Advanced Usage
Rules
Comby includes a small rule language that you can use to perform additional
operations for matches and rewrites. Rules start with the word where
, and can
perform equality checks, rewriting, or
nested pattern matching.
Equality
A rule can check whether two variables are syntactically equal. For example, we can check for duplicate expressions in if-conditions with the following match template and rule:
if (:[left_side] && :[right_side])
where :[left_side] == :[right_side]
This matches code where the programmer perhaps made a mistake and duplicated an
expression without changing a variable like x
to y
:
if (x == 500 && x == 500)
playground ↗
You can use the !=
operator to check inequality.
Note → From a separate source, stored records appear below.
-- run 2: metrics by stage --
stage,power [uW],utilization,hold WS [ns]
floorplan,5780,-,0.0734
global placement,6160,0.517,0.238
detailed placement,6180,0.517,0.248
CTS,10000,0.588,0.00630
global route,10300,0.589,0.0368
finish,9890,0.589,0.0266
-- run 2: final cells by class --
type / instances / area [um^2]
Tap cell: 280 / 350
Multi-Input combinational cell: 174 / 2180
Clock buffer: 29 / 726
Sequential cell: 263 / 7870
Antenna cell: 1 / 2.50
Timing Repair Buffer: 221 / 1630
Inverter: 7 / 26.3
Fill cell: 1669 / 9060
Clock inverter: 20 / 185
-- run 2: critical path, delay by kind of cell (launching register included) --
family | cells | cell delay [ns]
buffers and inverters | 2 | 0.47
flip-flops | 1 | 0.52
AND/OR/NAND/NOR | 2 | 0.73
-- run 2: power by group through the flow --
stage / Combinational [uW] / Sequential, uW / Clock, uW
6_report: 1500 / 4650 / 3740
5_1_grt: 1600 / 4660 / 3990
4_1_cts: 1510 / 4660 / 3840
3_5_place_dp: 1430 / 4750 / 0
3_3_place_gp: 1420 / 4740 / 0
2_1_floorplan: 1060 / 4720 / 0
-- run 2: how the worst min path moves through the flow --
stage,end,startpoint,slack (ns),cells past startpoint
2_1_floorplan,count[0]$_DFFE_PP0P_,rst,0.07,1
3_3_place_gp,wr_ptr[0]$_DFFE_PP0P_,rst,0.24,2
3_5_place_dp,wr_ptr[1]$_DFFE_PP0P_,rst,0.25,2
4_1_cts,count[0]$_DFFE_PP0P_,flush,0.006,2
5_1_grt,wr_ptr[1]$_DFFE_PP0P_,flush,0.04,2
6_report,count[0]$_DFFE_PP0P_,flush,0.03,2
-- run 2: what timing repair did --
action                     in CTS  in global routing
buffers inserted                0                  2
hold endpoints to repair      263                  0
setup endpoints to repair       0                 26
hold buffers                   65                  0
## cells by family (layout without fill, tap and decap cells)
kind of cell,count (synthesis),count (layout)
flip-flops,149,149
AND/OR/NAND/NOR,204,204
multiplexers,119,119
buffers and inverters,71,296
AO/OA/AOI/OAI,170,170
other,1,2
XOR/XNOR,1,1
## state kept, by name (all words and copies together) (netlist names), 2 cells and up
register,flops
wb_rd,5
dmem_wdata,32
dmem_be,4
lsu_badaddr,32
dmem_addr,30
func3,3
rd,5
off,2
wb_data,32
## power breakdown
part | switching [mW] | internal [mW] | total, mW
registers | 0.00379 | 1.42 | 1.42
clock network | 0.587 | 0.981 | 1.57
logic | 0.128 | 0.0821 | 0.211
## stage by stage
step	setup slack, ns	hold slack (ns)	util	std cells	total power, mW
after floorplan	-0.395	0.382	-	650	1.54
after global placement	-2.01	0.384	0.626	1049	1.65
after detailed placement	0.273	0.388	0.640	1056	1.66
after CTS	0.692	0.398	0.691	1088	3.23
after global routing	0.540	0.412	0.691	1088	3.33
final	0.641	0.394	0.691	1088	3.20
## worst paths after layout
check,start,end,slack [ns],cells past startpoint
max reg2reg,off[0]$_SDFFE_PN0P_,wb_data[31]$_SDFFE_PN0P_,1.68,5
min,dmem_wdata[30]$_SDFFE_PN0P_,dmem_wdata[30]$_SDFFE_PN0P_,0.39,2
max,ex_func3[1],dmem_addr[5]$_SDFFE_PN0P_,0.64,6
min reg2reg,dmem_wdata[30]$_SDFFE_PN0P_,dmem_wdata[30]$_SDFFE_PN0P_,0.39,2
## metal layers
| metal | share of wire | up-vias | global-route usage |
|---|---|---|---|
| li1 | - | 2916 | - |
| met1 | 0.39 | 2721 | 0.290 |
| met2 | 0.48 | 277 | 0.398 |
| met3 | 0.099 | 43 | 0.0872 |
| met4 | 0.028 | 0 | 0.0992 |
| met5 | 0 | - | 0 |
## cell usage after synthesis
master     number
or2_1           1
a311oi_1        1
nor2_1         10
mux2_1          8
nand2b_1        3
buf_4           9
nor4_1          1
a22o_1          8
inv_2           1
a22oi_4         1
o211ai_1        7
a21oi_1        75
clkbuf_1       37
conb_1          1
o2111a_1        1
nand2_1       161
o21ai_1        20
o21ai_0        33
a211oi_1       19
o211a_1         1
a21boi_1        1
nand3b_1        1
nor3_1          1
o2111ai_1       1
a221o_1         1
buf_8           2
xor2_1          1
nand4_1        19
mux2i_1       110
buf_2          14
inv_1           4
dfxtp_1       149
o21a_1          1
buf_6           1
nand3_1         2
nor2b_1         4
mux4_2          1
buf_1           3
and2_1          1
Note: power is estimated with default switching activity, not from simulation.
Multiple conditions can be
separated by a comma, and mean "logical and". The following adds a condition to
ignore our match case above:
where :[left_side] == :[right_side], :[left_side] != "x == 500"
playground ↗
Variables can be compared to other variables or string contents (enclosed by double quotes).
Rewrite expressions
A rewrite { ... }
expression can rewrite syntax captured in a hole. This is
useful for rewriting repetitions of a pattern. This example converts arguments
of a dict to a JSON-like format, where dict(foo=bar,baz=qux)
becomes
{"foo": bar, "baz": qux}
:
dict(:[args])
=> {:[args]}
where rewrite :[args] { ":[[k]]=:[[v]]" -> "\":[k]\": :[v]" }
playground ↗
The pattern rewrites every matching instance of :[[k]]=:[[v]] to ":[k]": :[v]
.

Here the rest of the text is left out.